企業インタビュー
2016年09月21日
東京・新橋の高架下で、まだ日も高いうちから人が集まり始め、毎夜満席となっている店がある。カキをはじめ魚介類の焼き物を中心とした、バーベキュースタイルが人気の「かき小屋」だ。
スタッフのみならず、来店客も派手なハッピを身にまとい、元気な掛け声とテーブルの焼き網からの煙で活気に溢れた店内。店に入る人をよく見てみると、手には思い思いの飲み物を下げている。本来、飲食店において、ドリンク・アルコール類は売上のため欠かせない商品のひとつ。通常の飲食店への持ち込みはタブーだ。しかし同店ではサービスのひとつとして「ドリンクの持ち込み」を許可している。

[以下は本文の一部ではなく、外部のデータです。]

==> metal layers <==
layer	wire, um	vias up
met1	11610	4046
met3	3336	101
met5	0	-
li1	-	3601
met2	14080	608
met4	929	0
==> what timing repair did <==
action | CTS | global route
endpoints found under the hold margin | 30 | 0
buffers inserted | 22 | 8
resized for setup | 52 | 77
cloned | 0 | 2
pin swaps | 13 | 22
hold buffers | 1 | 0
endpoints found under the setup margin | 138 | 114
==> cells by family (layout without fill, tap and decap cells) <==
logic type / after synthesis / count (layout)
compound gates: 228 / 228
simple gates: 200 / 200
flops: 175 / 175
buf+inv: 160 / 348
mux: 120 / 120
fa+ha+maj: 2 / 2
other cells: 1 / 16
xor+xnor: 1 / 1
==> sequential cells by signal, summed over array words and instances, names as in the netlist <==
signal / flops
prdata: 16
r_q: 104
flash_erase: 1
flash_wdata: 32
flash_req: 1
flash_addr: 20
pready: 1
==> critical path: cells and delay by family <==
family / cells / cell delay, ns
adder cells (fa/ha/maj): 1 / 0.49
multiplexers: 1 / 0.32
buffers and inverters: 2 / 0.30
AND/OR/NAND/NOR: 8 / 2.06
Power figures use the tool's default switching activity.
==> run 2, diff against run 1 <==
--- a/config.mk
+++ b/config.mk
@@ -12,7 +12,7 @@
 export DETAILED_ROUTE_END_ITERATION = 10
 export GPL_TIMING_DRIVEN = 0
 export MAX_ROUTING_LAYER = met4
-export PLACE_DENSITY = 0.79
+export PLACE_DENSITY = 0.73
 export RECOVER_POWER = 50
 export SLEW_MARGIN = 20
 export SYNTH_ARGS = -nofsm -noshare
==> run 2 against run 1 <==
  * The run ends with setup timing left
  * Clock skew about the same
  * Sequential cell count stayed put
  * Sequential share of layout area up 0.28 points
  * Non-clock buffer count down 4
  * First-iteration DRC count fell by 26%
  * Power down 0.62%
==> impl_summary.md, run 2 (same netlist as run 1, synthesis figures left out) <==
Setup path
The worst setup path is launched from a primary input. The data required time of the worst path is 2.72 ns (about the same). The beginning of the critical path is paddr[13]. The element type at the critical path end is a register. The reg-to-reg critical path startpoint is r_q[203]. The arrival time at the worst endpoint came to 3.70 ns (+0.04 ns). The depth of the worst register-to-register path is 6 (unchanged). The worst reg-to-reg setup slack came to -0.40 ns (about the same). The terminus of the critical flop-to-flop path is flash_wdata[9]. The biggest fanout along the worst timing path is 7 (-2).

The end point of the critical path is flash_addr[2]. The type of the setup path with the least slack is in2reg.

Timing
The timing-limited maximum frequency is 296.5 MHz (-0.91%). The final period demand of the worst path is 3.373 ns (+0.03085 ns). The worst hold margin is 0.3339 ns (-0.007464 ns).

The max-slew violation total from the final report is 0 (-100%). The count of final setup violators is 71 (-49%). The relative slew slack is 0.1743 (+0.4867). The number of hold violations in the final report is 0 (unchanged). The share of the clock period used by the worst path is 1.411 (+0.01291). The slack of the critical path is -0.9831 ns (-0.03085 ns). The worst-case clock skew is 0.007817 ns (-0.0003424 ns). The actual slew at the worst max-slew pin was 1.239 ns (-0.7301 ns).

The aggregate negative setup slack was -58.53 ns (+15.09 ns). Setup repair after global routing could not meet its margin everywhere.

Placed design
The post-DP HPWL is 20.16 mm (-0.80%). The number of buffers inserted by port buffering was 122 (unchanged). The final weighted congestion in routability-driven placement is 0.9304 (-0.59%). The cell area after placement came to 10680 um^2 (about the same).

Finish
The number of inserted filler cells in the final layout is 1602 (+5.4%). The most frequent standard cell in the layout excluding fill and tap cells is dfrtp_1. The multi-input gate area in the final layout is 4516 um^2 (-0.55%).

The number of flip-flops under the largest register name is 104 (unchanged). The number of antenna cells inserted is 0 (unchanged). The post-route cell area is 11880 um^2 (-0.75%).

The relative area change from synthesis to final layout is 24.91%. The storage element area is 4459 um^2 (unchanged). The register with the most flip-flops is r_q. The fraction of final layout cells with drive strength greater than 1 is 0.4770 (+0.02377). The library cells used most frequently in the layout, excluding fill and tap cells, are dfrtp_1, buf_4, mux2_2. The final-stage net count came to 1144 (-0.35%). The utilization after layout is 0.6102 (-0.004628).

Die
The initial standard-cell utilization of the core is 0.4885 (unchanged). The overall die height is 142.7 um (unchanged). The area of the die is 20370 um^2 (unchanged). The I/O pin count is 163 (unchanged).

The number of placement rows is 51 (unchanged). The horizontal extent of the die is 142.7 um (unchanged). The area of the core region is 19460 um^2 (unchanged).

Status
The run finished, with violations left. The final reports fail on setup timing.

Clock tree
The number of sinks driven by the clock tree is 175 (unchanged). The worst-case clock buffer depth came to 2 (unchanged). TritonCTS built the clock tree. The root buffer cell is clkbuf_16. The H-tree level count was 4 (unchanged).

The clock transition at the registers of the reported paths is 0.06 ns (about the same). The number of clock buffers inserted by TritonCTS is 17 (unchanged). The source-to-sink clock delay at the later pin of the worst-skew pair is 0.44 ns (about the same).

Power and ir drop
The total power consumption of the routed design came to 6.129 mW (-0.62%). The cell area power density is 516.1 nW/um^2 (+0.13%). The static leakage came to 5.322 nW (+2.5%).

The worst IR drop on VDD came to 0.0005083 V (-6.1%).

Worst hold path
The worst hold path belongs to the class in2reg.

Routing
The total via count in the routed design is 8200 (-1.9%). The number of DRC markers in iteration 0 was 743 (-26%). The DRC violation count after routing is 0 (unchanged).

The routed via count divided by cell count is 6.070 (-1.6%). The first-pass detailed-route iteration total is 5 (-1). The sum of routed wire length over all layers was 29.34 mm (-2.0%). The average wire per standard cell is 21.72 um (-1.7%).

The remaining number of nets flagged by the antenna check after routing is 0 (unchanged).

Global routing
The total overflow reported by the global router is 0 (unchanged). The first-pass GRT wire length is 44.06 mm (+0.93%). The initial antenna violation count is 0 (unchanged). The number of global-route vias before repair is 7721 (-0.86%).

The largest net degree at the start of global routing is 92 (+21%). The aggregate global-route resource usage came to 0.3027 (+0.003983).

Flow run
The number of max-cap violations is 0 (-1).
## config.mk

```make
export PLATFORM = sky130hd
export DESIGN_NAME = adcc_top
export DESIGN_NICKNAME = d
export VERILOG_FILES = /design/src/logic/adcc_pkg.sv /design/src/logic/adcc_ctx_if.sv /design/src/logic/adcc_ctx.sv /design/src/logic/adcc_top.sv
export VERILOG_INCLUDE_DIRS = /design/src /design/src/logic
export SDC_FILE = /design/constraint.sdc
export NUM_CORES = 1
export LEC_CHECK = 0
export BUFFER_PORTS_ARGS = -buffer_cell sky130_fd_sc_hd__buf_2
export CAP_MARGIN = 25
export CORE_MARGIN = 5
export CORE_UTILIZATION = 41
export DETAILED_ROUTE_END_ITERATION = 7
export PLACE_DENSITY = 0.68
export SYNTH_ARGS = -nofsm -noshare
export SYNTH_HDL_FRONTEND = slang
export SYNTH_SLANG_ARGS = --single-unit
```

## constraint.sdc

```tcl
create_clock -name aclk -period 2.45 [get_ports aclk]
set_input_delay 0.1225 -clock aclk [delete_from_list [all_inputs] [get_ports aclk]]
set_output_delay 0.1225 -clock aclk [all_outputs]
set_load 0.01 [all_outputs]
```
`src/hdl/cifm_pkg.sv`:
```
// shared constants, function codes and carrier types of the contact input mapper
package cifm_pkg;

  // contact input count and layout
  localparam int CIFM_NUM_IN    = 10;
  localparam int CIFM_FIRST_OPT = 5;   // inputs from here up exist only with the option fitted
  localparam int CIFM_PAT_LOW   = 5;   // first base of a start-pattern group
  localparam int CIFM_PAT_HIGH  = 8;   // second base, narrow widths only
  localparam int CIFM_PAT_MAXW  = 5;
  localparam int CIFM_SRC_W     = 4;   // width of an input index, 0 means unbound

  // widths of the pattern functions, none for any other function
  localparam logic [2:0] CIFM_W_TWO   = 3'h2;
  localparam logic [2:0] CIFM_W_THREE = 3'h3;
  localparam logic [2:0] CIFM_W_FOUR  = 3'h4;
  localparam logic [2:0] CIFM_W_FIVE  = 3'h5;
  localparam logic [2:0] CIFM_W_NONE  = 3'h0;

  // servo choice n may sit no higher than input n+1
  localparam logic [CIFM_SRC_W-1:0] CIFM_PRE_OFS = 4'h1;

  // pattern number shown when every pattern contact is open
  localparam logic [4:0] CIFM_PAT_ZERO    = 5'h00;
  localparam logic [4:0] CIFM_PAT_DEFAULT = 5'h01;

  // stability time of a contact and its cycle count at the core clock
  localparam int CIFM_CLK_HZ        = 200_000_000;
  localparam int CIFM_FILTER_MS     = 100;
  localparam int CIFM_FILTER_CYCLES = CIFM_CLK_HZ / 1000 * CIFM_FILTER_MS;
  localparam int CIFM_CNT_W         = 25;

  // functions that a contact may carry
  typedef enum logic [3:0] {
    CIFM_F_NONE,
    CIFM_F_RUN_TOGGLE,
    CIFM_F_FORCE_RESET,
    CIFM_F_SUSPEND,
    CIFM_F_SKIP,
    CIFM_F_FIX,
    CIFM_F_OVERRIDE,
    CIFM_F_LOGIC,
    CIFM_F_PAT_TWO,
    CIFM_F_PAT_THREE,
    CIFM_F_PAT_FOUR,
    CIFM_F_PAT_FIVE,
    CIFM_F_PRESET_ONE,
    CIFM_F_PRESET_TWO,
    CIFM_F_PRESET_THREE
  } cifm_func_t;

  typedef cifm_func_t [CIFM_NUM_IN:1] cifm_bind_t;

  // operator requests from the front panel
  typedef struct packed {
    logic force_reset;
    logic suspend;
    logic fix;
    logic manual;
  } cifm_panel_t;

  // actions handed to the sequencing logic
  typedef struct packed {
    logic                   run;
    logic                   force_reset;
    logic                   suspend;
    logic                   skip;
    logic                   fix;
    logic                   manual;
    logic [CIFM_NUM_IN:1]   logic_use;
    logic [2:0]             servo_choice;
    logic                   pat_apply;
    logic [4:0]             pattern_no;
  } cifm_actions_t;

endpackage

```
`src/hdl/cifm_filter.sv`:
```
// synchroniser and stability filter for each contact input
`timescale 1ns/10ps
module cifm_filter
  import cifm_pkg::*;
#(
  parameter int FILTER_CYCLES = CIFM_FILTER_CYCLES
) (
  input  wire logic                   clk,
  input  wire logic                   resetn,
  input  wire logic [CIFM_NUM_IN:1]   raw_in,
  output logic      [CIFM_NUM_IN:1]   raw_sync,
  output logic      [CIFM_NUM_IN:1]   filt
);

  localparam logic [CIFM_CNT_W-1:0] LAST = CIFM_CNT_W'(FILTER_CYCLES - 1);

  genvar i;
  generate
    for (i = 1; i <= CIFM_NUM_IN; i++) begin : g_in
      logic                  meta_q;
      logic                  sync_q;
      logic                  filt_q;
      logic [CIFM_CNT_W-1:0] cnt_q;

      // two flops before anything looks at the pin
      always_ff @(posedge clk) begin
        if (!resetn) begin
          meta_q <= 1'b0;
          sync_q <= 1'b0;
        end else begin
          meta_q <= raw_in[i];
          sync_q <= meta_q;
        end
      end

      // count restarts whenever the pin agrees with the filtered state again
      always_ff @(posedge clk) begin
        if (!resetn) begin
          cnt_q  <= '0;
          filt_q <= 1'b0;
        end else if (sync_q == filt_q) begin
          cnt_q <= '0;
        end else if (cnt_q == LAST) begin
          cnt_q  <= '0;
          filt_q <= sync_q;
        end else begin
          cnt_q <= cnt_q + 1'b1;
        end
      end

      assign raw_sync[i] = sync_q;
      assign filt[i]     = filt_q;
    end
  endgenerate

endmodule

```
`src/hdl/cifm_mapper.sv`:
```
// contact input to control function mapper, top level
`timescale 1ns/10ps
// How it works
// - contact input 1 always carries the run/reset toggle
// - inputs 2 to 10 take a chosen function; 5 to 10 need the option
// - two- and three-wide pattern selection only on input 5 or 8
// - four- and five-wide pattern selection only on input 5
// - level functions follow the filtered input exactly
// - edge functions toggle on each off-to-on transition
// - run/reset is edge driven, on means run, never blocked
// - step forward is edge driven and blocked while suspended
// - reset, suspend, fix, override, logic, pattern and servo choice are level
// - two-wide picks 3 patterns, three-wide 7; none while fix active
// - external pattern applied only if bound and outside enable on
// - servo choice n lives on inputs 2..n+1; blocked in manual or reset
// - an action is suppressed while its blocking condition holds
// - a change counts only after 0.1 s of stable level
// - a bound function ignores the front-panel request for it
// - duplicate function other than logic use: lowest input wins, higher ones invalid
// - patterns on both 5 and 8: input 8 loses
// - a pattern group wipes functions on the inputs it consumes
// - unbinding keeps a running action, except logic use and external pattern apply, which stop
// - five-wide reads inputs 5 to 9 binary, input 5 least significant
// - pattern number zero is replaced by one
// - raw state of every fitted input is reported
module cifm_mapper
  import cifm_pkg::*;
#(
  parameter int FILTER_CYCLES = CIFM_FILTER_CYCLES
) (
  input  wire logic                   clk,
  input  wire logic                   resetn,
  input  wire logic [CIFM_NUM_IN:1]   contact_input,
  input  wire logic                   option_fitted,
  input  wire logic                   outside_pattern_enable,
  input  wire cifm_bind_t             bind_cfg,
  input  wire cifm_panel_t            panel_req,
  output cifm_actions_t               actions_q,
  output logic [CIFM_NUM_IN:1]        bind_valid_q,
  output logic [CIFM_NUM_IN:1]        raw_mon_q
);

  localparam int NLEV = 7;   // level functions with a held state

  // width of a pattern function, zero for anything else
  function automatic logic [2:0] pat_width(input cifm_func_t f);
    case (f)
      CIFM_F_PAT_TWO:   pat_width = CIFM_W_TWO;
      CIFM_F_PAT_THREE: pat_width = CIFM_W_THREE;
      CIFM_F_PAT_FOUR:  pat_width = CIFM_W_FOUR;
      CIFM_F_PAT_FIVE:  pat_width = CIFM_W_FIVE;
      default:          pat_width = CIFM_W_NONE;
    endcase
  endfunction

  // lowest input carrying a function, zero if none
  function automatic logic [CIFM_SRC_W-1:0] find_src(input cifm_bind_t b, input cifm_func_t f);
    find_src = '0;
    for (int k = CIFM_NUM_IN; k >= 1; k--) begin
      if (b[k] == f) begin
        find_src = CIFM_SRC_W'(k);
      end
    end
  endfunction

  logic [CIFM_NUM_IN:1] raw_sync;
  logic [CIFM_NUM_IN:1] filt;
  logic [CIFM_NUM_IN:1] filt_prev_q;

  cifm_filter #(
    .FILTER_CYCLES (FILTER_CYCLES)
  ) u_filter (
    .clk      (clk),
    .resetn   (resetn),
    .raw_in   (contact_input),
    .raw_sync (raw_sync),
    .filt     (filt)
  );

  // resolution of the configured bindings into the effective ones
  cifm_bind_t           fitted_b;
  cifm_bind_t           legal_b;
  cifm_bind_t           eff_b;
  logic [CIFM_NUM_IN:1] consumed;
  logic [2:0]           w_low;
  logic [2:0]           w_high;
  logic [2:0]           pat_w;
  logic [CIFM_SRC_W-1:0] pat_base;
  logic                 use_high;

  always_comb begin
    fitted_b    = bind_cfg;
    fitted_b[1] = CIFM_F_RUN_TOGGLE;
    for (int k = CIFM_FIRST_OPT; k <= CIFM_NUM_IN; k++) begin
      if (!option_fitted) begin
        fitted_b[k] = CIFM_F_NONE;
      end
    end
    for (int k = 2; k < CIFM_FIRST_OPT; k++) begin
      if (fitted_b[k] == CIFM_F_RUN_TOGGLE) begin
        fitted_b[k] = CIFM_F_NONE;
      end
    end
    w_low  = pat_width(fitted_b[CIFM_PAT_LOW]);
    w_high = pat_width(fitted_b[CIFM_PAT_HIGH]);
    // input 8 may carry only narrow widths and loses to input 5
    use_high = (w_low == CIFM_W_NONE) &&
               ((w_high == CIFM_W_TWO) || (w_high == CIFM_W_THREE));
    pat_w    = use_high ? w_high : w_low;
    pat_base = use_high ? CIFM_SRC_W'(CIFM_PAT_HIGH) : CIFM_SRC_W'(CIFM_PAT_LOW);
    consumed = '0;
    for (int k = 1; k <= CIFM_NUM_IN; k++) begin
      if ((pat_w != CIFM_W_NONE) && (k > int'(pat_base)) &&
          (k < int'(pat_base) + int'(pat_w))) begin
        consumed[k] = 1'b1;
      end
    end
    legal_b = fitted_b;
    for (int k = 2; k <= CIFM_NUM_IN; k++) begin
      if (consumed[k]) begin
        legal_b[k] = CIFM_F_NONE;
      end else if ((pat_width(fitted_b[k]) != CIFM_W_NONE) &&
                   !((pat_w != CIFM_W_NONE) && (k == int'(pat_base)))) begin
        legal_b[k] = CIFM_F_NONE;
      end
      case (fitted_b[k])
        CIFM_F_PRESET_ONE: begin
          if (k > 1 + int'(CIFM_PRE_OFS)) legal_b[k] = CIFM_F_NONE;
        end
        CIFM_F_PRESET_TWO: begin
          if (k > 2 + int'(CIFM_PRE_OFS)) legal_b[k] = CIFM_F_NONE;
        end
        CIFM_F_PRESET_THREE: begin
          if (k > 3 + int'(CIFM_PRE_OFS)) legal_b[k] = CIFM_F_NONE;
        end
        default: begin
        end
      endcase
    end
    // duplicates: a later copy of a function is dropped; logic use may repeat
    eff_b = legal_b;
    for (int k = 2; k <= CIFM_NUM_IN; k++) begin
      for (int j = 1; j < k; j++) begin
        if ((legal_b[j] == legal_b[k]) && (legal_b[k] != CIFM_F_LOGIC)) begin
          eff_b[k] = CIFM_F_NONE;
        end
      end
    end
  end

  // binding validity and raw monitor, unfitted inputs read as zero
  always_ff @(posedge clk) begin
    if (!resetn) begin
      bind_valid_q <= '0;
      raw_mon_q    <= '0;
      filt_prev_q  <= '0;
    end else begin
      filt_prev_q <= filt;
      for (int k = 1; k <= CIFM_NUM_IN; k++) begin
        bind_valid_q[k] <= (eff_b[k] != CIFM_F_NONE);
        raw_mon_q[k]    <= raw_sync[k] && (option_fitted || (k < CIFM_FIRST_OPT));
      end
    end
  end

  // run/reset toggle from input 1, nothing blocks it
  always_ff @(posedge clk) begin
    if (!resetn) begin
      actions_q.run <= 1'b0;
    end else if (filt[1] && !filt_prev_q[1]) begin
      actions_q.run <= !actions_q.run;
    end
  end

  // step forward: toggles on each rising edge while not suspended
  logic [CIFM_SRC_W-1:0] skip_src;
  assign skip_src = find_src(eff_b, CIFM_F_SKIP);

  always_ff @(posedge clk) begin
    if (!resetn) begin
      actions_q.skip <= 1'b0;
    end else if ((skip_src != '0) && filt[skip_src] && !filt_prev_q[skip_src] &&
                 !actions_q.suspend) begin
      actions_q.skip <= !actions_q.skip;
    end
  end

  // held level functions; an unbound one keeps its state until the panel takes over
  localparam cifm_func_t LEV_F [NLEV] = '{CIFM_F_FORCE_RESET, CIFM_F_SUSPEND, CIFM_F_FIX,
                                          CIFM_F_OVERRIDE, CIFM_F_PRESET_ONE,
                                          CIFM_F_PRESET_TWO, CIFM_F_PRESET_THREE};
  logic [NLEV-1:0] lev_panel;
  logic [NLEV-1:0] lev_st;
  assign lev_panel = {3'h0, panel_req.manual, panel_req.fix, panel_req.suspend,
                      panel_req.force_reset};

  genvar g;
  generate
    for (g = 0; g < NLEV; g++) begin : g_lev
      logic [CIFM_SRC_W-1:0] src;
      logic                  st_q;
      logic                  held_q;
      assign src = find_src(eff_b, LEV_F[g]);

      always_ff @(posedge clk) begin
        if (!resetn) begin
          st_q   <= 1'b0;
          held_q <= 1'b0;
        end else if (src != '0) begin
          st_q   <= filt[src];
          held_q <= filt[src];
        end else if (held_q) begin
          held_q <= !lev_panel[g];
          st_q   <= 1'b1;
        end else begin
          st_q <= lev_panel[g];
        end
      end
      assign lev_st[g] = st_q;
    end
  endgenerate

  // blocking: servo choices idle in manual or reset state
  logic reset_state;
  logic preset_block;
  assign reset_state  = lev_st[0] || !actions_q.run;
  assign preset_block = lev_st[3] || reset_state;

  always_ff @(posedge clk) begin
    if (!resetn) begin
      actions_q.force_reset  <= 1'b0;
      actions_q.suspend      <= 1'b0;
      actions_q.fix          <= 1'b0;
      actions_q.manual       <= 1'b0;
      actions_q.servo_choice <= '0;
    end else begin
      actions_q.force_reset  <= lev_st[0];
      actions_q.suspend      <= lev_st[1];
      actions_q.fix          <= lev_st[2];
      actions_q.manual       <= lev_st[3];
      actions_q.servo_choice <= preset_block ? 3'h0 : lev_st[6:4];
    end
  end

  // logic use marker stops as soon as its binding goes
  always_ff @(posedge clk) begin
    if (!resetn) begin
      actions_q.logic_use <= '0;
    end else begin
      for (int k = 1; k <= CIFM_NUM_IN; k++) begin
        actions_q.logic_use[k] <= (eff_b[k] == CIFM_F_LOGIC) && filt[k];
      end
    end
  end

  // start pattern number from the bound group, binary, lowest input first
  logic [4:0] pat_raw;
  always_comb begin
    pat_raw = '0;
    for (int b = 0; b < CIFM_PAT_MAXW; b++) begin
      if ((b < int'(pat_w)) && (int'(pat_base) + b <= CIFM_NUM_IN)) begin
        pat_raw[b] = filt[int'(pat_base) + b];
      end
    end
  end

  always_ff @(posedge clk) begin
    if (!resetn) begin
      actions_q.pat_apply  <= 1'b0;
      actions_q.pattern_no <= CIFM_PAT_DEFAULT;
    end else begin
      actions_q.pat_apply <= (pat_w != CIFM_W_NONE) && outside_pattern_enable &&
                             !lev_st[2];
      if ((pat_w != CIFM_W_NONE) && !lev_st[2]) begin
        actions_q.pattern_no <= (pat_raw == CIFM_PAT_ZERO) ? CIFM_PAT_DEFAULT : pat_raw;
      end
    end
  end

endmodule

```
[src/tmr8_clk_src.sv]
// Purpose: Counter tick source: prescaler or external count pin
// Assumes: Pin is asynchronous to clk_i
// Notes:   Tick is a one-cycle enable pulse
`timescale 1ns/1ps
module tmr8_clk_src (
    input  wire logic       clk_i,
    input  wire logic       arst_n_i,
    input  wire logic [2:0] clock_select_i,
    input  wire logic       ext_count_pin_i,
    output logic            tick_o
);
    typedef struct packed {
        logic [9:0] presc;
        logic       sync1;
        logic       sync2;
        logic       last;
    } tmr8_cs_state_t;

    tmr8_cs_state_t s_q, s_d;
    logic           tick_c;

    always_comb begin
        s_d       = s_q;
        s_d.presc = s_q.presc + 10'h001;
        s_d.sync1 = ext_count_pin_i;
        s_d.sync2 = s_q.sync1;
        s_d.last  = s_q.sync2;
        case (clock_select_i)
            3'h1:    tick_c = 1'b1;
            3'h2:    tick_c = (s_q.presc & tmr8_pkg::DIV8_MASK) == tmr8_pkg::DIV8_MASK;
            3'h3:    tick_c = (s_q.presc & tmr8_pkg::DIV64_MASK) == tmr8_pkg::DIV64_MASK;
            3'h4:    tick_c = (s_q.presc & tmr8_pkg::DIV256_MASK) == tmr8_pkg::DIV256_MASK;
            3'h5:    tick_c = s_q.presc == tmr8_pkg::DIV1024_MASK;
            // Pin read regardless of its direction
            3'h6,
            3'h7:    tick_c = s_q.last & ~s_q.sync2;
            default: tick_c = 1'b0;
        endcase
    end

    always_ff @(posedge clk_i or negedge arst_n_i) begin
        if (!arst_n_i) begin
            s_q <= '0;
        end else begin
            s_q <= s_d;
        end
    end

    assign tick_o = tick_c;
endmodule : tmr8_clk_src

同店はどのようにして利益を確保しているのだろうか?運営を行う株式会社ジャックポットプランニングのプロジェクトマネージャー新名健二さん、かき小屋新橋店 店長の新井幹浩さんに詳しい話を伺った。
プロジェクトマネージャー新名健二さん
「祐天寺の『かき小屋1号店』をオープンする際、店舗の面積が狭く、お酒を十分に置くスペースがありませんでした。たまたま3軒隣に酒屋があったので、飲み物はそこで好きなものを買ってもらえばいいかなと思い、始めたのがきっかけです。飲み物の在庫を大幅に減らすことができ、本来なら在庫スペースだった部分を客席に変更できたり、仕入れ業務の手間がなくなったりと、サービスを初めてすぐに店にとってメリットが大きいと分かりました」
さらに、アルコールというのは一度開栓してしまうと、すぐに味の劣化が始まる。通常、飲食店ではお客様の飽きが来ないよう、多種多様なドリンクメニューを作るが、実はそのメニューの品質を維持するだけでも、一苦労なのだという。
ドリンクは、持込”可能”ではなく”推奨”
かき小屋のドリンク持ち込みは、他店でよく見られるようなワイン1本1,000円といった形態とは異なる。ひとり600円(税込)を支払えば、“無制限”に持ち込みが可能で、手元の飲み物が足りなくなったら、自由にお店を出て買いに行っても良いという徹底ぶりだ。